- _Exercise material_
= = = = =

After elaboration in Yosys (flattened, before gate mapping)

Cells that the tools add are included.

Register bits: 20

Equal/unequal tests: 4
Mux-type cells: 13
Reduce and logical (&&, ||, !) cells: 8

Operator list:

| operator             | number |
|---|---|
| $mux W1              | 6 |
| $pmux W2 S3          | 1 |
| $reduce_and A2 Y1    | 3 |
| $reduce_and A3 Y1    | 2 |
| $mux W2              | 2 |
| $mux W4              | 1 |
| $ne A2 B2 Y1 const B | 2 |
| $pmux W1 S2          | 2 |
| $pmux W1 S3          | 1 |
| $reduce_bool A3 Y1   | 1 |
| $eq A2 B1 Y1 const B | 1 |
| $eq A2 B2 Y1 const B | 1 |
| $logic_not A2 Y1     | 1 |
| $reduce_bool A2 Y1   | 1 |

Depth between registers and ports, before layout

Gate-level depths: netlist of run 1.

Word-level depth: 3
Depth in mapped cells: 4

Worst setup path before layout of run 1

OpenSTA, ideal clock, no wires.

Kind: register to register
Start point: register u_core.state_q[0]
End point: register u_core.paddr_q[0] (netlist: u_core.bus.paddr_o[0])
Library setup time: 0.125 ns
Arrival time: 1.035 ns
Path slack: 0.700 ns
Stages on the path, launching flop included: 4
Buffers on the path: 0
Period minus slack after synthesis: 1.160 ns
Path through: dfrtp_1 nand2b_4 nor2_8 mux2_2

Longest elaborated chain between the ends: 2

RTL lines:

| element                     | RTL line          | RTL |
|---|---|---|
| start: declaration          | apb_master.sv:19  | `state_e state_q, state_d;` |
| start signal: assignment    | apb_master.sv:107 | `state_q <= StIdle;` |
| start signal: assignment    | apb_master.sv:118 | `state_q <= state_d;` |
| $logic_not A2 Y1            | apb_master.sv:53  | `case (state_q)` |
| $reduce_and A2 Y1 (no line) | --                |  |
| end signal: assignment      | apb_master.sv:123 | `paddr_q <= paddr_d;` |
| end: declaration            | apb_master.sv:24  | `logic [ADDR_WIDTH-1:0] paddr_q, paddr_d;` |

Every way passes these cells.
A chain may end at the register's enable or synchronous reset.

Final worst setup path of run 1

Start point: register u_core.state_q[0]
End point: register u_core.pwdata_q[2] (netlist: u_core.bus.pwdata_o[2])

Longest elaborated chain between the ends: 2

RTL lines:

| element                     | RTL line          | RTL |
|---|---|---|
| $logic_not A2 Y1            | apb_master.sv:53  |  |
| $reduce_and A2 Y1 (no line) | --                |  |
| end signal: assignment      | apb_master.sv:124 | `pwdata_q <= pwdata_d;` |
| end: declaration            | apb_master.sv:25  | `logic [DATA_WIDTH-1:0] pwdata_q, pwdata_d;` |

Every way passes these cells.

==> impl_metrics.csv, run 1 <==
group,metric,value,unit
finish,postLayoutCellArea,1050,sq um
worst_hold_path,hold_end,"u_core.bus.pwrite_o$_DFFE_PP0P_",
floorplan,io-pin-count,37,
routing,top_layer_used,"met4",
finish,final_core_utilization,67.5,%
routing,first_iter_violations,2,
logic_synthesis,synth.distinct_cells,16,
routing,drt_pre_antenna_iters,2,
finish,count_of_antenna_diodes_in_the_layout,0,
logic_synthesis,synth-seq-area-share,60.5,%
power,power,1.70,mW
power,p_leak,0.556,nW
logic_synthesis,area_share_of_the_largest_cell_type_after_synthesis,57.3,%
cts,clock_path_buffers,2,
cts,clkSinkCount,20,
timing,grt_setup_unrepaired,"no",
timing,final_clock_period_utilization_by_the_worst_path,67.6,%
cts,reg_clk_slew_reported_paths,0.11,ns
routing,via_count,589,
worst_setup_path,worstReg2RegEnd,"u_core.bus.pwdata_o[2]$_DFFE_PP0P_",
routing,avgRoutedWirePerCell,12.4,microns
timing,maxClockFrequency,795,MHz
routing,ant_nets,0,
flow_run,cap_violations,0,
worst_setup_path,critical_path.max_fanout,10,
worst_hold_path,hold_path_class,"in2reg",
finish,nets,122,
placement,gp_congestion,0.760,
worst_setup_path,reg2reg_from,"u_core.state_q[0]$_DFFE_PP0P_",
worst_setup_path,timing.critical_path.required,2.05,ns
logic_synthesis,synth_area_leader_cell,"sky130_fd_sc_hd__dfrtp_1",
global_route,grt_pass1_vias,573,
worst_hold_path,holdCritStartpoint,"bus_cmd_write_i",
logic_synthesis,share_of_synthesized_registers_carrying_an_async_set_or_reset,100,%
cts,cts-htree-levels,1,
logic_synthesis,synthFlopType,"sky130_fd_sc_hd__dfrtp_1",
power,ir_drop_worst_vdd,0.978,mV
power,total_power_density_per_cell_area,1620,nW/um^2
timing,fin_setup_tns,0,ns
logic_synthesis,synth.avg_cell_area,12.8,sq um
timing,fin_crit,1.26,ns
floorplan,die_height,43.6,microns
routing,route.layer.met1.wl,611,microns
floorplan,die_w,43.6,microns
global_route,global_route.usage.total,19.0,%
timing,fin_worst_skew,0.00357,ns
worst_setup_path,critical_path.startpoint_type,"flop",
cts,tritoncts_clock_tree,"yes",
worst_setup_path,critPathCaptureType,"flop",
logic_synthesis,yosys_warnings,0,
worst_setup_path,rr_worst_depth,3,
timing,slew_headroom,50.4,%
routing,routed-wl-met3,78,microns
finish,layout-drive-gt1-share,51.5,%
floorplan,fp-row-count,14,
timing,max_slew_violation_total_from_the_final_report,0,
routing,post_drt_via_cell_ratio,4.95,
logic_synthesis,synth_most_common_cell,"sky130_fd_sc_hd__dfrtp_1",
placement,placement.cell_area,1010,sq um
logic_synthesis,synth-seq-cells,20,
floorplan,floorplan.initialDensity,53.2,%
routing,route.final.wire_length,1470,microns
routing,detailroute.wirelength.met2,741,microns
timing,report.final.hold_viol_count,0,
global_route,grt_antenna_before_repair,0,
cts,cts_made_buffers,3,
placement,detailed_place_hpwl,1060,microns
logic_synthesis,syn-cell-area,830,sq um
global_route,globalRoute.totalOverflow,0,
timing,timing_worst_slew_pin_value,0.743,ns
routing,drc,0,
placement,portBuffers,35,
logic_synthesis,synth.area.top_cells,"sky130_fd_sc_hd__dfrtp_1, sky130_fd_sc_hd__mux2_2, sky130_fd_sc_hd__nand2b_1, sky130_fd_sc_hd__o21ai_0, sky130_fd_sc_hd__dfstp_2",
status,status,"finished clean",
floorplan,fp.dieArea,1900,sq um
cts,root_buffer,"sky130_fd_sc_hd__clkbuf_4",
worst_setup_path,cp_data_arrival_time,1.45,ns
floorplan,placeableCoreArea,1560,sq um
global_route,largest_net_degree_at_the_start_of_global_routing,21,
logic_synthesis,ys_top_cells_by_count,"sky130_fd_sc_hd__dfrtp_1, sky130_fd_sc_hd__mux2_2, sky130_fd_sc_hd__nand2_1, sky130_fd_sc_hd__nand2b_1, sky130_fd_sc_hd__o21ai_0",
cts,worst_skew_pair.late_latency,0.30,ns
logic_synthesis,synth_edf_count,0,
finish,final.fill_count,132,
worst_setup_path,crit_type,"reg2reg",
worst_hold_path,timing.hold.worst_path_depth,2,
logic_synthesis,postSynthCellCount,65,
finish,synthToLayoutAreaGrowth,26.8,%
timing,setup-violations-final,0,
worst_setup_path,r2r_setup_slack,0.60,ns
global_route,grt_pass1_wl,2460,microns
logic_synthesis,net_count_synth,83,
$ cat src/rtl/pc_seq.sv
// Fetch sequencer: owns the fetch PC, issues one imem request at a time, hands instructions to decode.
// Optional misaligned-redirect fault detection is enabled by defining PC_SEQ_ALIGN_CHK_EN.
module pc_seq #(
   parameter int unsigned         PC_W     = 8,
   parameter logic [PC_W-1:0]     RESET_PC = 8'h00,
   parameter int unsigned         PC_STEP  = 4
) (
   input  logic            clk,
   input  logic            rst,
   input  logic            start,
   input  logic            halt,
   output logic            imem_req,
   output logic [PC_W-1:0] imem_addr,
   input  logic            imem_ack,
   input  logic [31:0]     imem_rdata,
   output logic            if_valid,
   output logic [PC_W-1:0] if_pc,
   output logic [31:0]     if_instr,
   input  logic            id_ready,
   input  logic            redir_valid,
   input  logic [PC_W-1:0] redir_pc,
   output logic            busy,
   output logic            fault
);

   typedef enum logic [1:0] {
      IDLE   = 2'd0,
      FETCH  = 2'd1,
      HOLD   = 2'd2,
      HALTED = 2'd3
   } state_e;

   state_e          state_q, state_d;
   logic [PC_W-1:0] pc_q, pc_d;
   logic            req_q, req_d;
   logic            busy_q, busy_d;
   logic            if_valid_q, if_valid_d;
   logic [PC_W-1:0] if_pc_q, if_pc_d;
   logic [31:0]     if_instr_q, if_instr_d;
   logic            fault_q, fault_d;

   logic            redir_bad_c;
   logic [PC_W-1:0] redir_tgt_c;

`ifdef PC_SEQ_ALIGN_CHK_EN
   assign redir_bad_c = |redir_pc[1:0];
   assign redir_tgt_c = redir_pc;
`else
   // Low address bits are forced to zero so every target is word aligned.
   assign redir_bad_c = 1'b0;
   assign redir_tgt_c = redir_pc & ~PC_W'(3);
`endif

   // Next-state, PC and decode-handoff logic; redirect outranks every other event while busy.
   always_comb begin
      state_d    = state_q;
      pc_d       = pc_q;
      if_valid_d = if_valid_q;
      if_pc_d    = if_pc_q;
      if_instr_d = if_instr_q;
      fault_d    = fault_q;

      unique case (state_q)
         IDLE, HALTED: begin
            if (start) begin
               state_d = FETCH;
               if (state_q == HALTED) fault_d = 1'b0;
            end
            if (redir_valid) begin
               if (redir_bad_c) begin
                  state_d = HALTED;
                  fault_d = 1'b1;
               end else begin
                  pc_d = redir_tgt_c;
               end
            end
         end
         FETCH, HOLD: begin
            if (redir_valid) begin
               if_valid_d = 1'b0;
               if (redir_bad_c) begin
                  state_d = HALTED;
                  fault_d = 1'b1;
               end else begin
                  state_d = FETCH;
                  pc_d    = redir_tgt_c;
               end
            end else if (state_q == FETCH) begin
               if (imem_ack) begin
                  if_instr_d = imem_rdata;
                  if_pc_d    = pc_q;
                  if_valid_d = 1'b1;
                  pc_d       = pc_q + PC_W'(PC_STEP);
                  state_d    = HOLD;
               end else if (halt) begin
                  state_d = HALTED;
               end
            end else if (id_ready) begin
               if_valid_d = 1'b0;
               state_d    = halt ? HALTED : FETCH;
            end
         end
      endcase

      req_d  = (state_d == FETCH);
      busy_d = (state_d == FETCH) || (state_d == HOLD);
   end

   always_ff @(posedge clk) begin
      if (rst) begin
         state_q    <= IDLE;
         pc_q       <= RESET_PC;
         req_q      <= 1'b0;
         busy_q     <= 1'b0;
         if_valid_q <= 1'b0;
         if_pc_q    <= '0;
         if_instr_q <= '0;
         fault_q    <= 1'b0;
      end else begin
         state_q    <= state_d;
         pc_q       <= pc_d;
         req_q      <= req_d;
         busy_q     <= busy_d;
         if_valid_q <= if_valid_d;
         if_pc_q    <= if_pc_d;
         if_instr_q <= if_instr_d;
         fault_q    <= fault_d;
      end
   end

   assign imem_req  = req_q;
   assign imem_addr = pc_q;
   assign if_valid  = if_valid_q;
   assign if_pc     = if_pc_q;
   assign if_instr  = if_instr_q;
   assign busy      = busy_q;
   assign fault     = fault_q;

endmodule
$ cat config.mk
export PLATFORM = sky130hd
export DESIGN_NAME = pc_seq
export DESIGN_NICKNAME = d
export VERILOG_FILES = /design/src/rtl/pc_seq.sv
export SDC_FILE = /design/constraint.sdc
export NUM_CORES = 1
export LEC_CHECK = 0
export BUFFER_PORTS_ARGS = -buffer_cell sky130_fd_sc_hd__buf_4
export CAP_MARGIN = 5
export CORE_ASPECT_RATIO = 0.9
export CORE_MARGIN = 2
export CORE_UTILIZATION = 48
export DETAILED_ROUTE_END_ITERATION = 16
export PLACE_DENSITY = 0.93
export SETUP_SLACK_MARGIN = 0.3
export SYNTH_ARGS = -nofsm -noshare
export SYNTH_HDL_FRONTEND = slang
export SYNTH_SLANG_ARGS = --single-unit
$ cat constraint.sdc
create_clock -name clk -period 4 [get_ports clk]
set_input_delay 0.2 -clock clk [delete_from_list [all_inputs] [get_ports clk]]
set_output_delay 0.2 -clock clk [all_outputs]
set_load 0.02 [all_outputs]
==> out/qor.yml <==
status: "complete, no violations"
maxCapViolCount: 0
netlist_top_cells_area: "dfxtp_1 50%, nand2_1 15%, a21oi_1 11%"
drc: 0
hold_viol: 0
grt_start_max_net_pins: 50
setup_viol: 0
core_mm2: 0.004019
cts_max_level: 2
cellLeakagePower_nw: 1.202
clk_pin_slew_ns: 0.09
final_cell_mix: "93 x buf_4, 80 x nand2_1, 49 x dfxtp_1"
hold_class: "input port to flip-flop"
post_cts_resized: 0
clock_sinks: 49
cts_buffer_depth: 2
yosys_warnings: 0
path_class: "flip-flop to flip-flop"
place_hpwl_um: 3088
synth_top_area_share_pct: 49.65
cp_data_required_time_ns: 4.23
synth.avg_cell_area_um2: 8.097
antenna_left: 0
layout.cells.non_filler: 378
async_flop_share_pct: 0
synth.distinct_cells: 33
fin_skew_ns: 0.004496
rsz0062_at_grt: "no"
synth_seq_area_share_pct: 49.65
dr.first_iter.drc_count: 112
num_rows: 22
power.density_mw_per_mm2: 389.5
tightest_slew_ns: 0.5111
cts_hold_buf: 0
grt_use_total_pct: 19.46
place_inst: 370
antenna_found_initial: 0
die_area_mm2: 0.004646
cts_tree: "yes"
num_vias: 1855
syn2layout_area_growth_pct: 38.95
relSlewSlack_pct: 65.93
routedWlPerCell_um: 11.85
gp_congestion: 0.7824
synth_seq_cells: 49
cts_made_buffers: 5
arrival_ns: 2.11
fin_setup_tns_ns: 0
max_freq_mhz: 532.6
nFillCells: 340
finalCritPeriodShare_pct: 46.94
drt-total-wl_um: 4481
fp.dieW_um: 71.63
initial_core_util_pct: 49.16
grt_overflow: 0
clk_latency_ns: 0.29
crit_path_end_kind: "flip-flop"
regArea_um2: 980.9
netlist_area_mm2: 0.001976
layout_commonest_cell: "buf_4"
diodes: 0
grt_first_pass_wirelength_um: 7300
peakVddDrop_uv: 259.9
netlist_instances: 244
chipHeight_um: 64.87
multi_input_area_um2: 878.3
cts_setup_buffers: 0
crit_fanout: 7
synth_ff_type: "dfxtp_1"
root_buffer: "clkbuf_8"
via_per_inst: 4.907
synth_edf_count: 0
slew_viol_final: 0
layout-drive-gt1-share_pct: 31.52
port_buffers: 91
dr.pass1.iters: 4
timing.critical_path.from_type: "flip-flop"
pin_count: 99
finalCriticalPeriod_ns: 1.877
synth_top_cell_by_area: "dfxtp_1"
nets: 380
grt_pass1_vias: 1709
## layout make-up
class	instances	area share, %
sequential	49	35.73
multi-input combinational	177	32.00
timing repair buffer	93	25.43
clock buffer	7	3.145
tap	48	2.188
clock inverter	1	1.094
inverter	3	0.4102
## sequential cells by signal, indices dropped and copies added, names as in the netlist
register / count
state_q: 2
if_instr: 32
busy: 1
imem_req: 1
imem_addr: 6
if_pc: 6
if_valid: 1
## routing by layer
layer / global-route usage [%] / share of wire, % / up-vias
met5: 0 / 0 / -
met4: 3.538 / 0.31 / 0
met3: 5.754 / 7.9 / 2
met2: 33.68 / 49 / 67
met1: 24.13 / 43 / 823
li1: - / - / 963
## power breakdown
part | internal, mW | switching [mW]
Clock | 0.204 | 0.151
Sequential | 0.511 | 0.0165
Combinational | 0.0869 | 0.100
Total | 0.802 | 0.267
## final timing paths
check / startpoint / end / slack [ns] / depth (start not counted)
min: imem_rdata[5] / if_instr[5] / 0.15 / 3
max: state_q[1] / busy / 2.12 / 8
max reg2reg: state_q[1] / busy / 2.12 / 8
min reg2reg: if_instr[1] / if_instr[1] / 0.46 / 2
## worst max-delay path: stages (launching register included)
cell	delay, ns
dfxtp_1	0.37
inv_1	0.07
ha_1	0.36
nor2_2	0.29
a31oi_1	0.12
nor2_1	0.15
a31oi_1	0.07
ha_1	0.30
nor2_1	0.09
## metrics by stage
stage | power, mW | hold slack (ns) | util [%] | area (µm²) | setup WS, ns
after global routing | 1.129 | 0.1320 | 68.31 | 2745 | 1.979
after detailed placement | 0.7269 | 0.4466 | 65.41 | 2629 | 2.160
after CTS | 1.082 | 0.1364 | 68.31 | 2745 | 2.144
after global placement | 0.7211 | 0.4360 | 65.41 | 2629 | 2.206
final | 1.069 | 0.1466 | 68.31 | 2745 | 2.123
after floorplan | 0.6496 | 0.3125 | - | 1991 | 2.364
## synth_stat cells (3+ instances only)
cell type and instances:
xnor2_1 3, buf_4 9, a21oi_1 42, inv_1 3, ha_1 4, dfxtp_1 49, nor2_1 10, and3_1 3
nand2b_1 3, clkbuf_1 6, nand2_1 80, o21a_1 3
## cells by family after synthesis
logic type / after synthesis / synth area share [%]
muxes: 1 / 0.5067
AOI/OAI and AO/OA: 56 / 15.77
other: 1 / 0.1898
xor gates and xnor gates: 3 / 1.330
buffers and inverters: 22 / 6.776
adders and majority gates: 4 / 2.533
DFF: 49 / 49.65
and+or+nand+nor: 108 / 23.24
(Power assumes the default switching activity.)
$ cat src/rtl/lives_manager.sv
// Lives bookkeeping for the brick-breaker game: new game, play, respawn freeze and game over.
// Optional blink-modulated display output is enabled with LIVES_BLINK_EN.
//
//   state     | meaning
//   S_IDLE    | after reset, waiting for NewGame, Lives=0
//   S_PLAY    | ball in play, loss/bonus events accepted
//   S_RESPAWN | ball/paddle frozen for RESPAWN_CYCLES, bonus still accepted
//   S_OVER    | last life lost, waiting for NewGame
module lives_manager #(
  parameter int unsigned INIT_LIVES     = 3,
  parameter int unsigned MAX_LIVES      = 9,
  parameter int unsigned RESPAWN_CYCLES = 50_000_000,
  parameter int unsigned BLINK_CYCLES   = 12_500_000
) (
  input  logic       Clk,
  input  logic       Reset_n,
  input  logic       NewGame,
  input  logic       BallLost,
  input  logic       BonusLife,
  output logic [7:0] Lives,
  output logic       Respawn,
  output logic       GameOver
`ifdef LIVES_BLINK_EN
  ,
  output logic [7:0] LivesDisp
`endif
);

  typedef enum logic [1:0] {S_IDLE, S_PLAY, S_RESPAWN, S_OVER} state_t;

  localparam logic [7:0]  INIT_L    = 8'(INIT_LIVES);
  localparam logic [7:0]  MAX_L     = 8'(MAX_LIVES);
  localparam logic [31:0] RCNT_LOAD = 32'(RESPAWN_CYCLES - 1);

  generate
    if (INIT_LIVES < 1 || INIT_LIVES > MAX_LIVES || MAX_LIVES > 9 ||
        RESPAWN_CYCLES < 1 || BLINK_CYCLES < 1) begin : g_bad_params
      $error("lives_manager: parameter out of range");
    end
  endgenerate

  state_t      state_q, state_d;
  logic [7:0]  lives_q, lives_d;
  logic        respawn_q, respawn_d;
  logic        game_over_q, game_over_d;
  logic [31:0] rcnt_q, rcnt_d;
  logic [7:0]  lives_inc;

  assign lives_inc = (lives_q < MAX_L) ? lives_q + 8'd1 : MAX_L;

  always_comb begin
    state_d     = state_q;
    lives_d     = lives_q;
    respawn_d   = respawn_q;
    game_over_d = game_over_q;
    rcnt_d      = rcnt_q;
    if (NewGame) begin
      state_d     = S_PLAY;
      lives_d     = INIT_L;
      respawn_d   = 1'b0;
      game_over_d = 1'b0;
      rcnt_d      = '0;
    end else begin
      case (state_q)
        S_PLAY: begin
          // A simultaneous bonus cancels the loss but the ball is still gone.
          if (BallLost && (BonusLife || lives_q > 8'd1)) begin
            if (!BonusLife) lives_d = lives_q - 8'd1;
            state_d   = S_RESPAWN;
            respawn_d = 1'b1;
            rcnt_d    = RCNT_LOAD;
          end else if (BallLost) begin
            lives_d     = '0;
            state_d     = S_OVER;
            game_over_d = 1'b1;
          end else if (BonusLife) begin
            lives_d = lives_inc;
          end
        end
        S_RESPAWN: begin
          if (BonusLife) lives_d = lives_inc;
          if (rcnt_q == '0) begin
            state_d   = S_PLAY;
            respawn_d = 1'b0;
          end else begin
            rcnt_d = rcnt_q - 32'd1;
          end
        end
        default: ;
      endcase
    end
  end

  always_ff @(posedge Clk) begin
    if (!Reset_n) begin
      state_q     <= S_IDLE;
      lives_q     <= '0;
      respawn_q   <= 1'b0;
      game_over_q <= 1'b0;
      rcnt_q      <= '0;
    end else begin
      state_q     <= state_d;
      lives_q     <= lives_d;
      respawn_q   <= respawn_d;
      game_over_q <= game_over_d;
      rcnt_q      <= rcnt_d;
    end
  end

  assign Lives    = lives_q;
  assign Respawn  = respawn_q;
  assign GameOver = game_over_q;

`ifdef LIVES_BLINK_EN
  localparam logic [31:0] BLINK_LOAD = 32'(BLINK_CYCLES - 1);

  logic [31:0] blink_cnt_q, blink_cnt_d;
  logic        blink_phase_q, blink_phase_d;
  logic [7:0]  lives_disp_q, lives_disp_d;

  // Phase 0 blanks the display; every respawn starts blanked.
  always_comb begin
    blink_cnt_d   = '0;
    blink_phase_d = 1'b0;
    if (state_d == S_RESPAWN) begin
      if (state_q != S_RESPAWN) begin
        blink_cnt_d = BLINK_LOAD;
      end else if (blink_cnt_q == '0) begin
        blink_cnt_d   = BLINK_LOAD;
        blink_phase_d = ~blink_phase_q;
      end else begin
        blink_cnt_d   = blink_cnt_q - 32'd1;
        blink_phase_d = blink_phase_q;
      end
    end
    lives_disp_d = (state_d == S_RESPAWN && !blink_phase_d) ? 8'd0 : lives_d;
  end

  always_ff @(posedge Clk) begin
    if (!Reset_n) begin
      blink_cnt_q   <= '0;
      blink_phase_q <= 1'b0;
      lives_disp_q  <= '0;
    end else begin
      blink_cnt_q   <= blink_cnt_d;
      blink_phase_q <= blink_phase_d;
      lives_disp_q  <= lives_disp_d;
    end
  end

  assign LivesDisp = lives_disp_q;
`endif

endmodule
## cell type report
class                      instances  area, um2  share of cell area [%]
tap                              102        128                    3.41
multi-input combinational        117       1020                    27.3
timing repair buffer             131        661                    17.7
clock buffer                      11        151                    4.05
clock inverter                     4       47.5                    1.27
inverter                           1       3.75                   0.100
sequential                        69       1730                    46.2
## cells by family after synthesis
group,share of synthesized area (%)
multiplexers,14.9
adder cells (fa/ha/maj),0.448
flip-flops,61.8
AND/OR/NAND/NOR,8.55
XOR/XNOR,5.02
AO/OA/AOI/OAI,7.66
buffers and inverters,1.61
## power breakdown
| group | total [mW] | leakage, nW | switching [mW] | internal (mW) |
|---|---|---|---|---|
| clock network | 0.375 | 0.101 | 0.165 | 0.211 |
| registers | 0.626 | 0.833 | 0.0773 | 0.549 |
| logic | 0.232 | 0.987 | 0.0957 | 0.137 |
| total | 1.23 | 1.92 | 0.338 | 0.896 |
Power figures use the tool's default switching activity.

= = = = =

- _Problem to solve_
Find every line in the listing that has the string "declaration", then give the count by itself.

- _Task answer_
3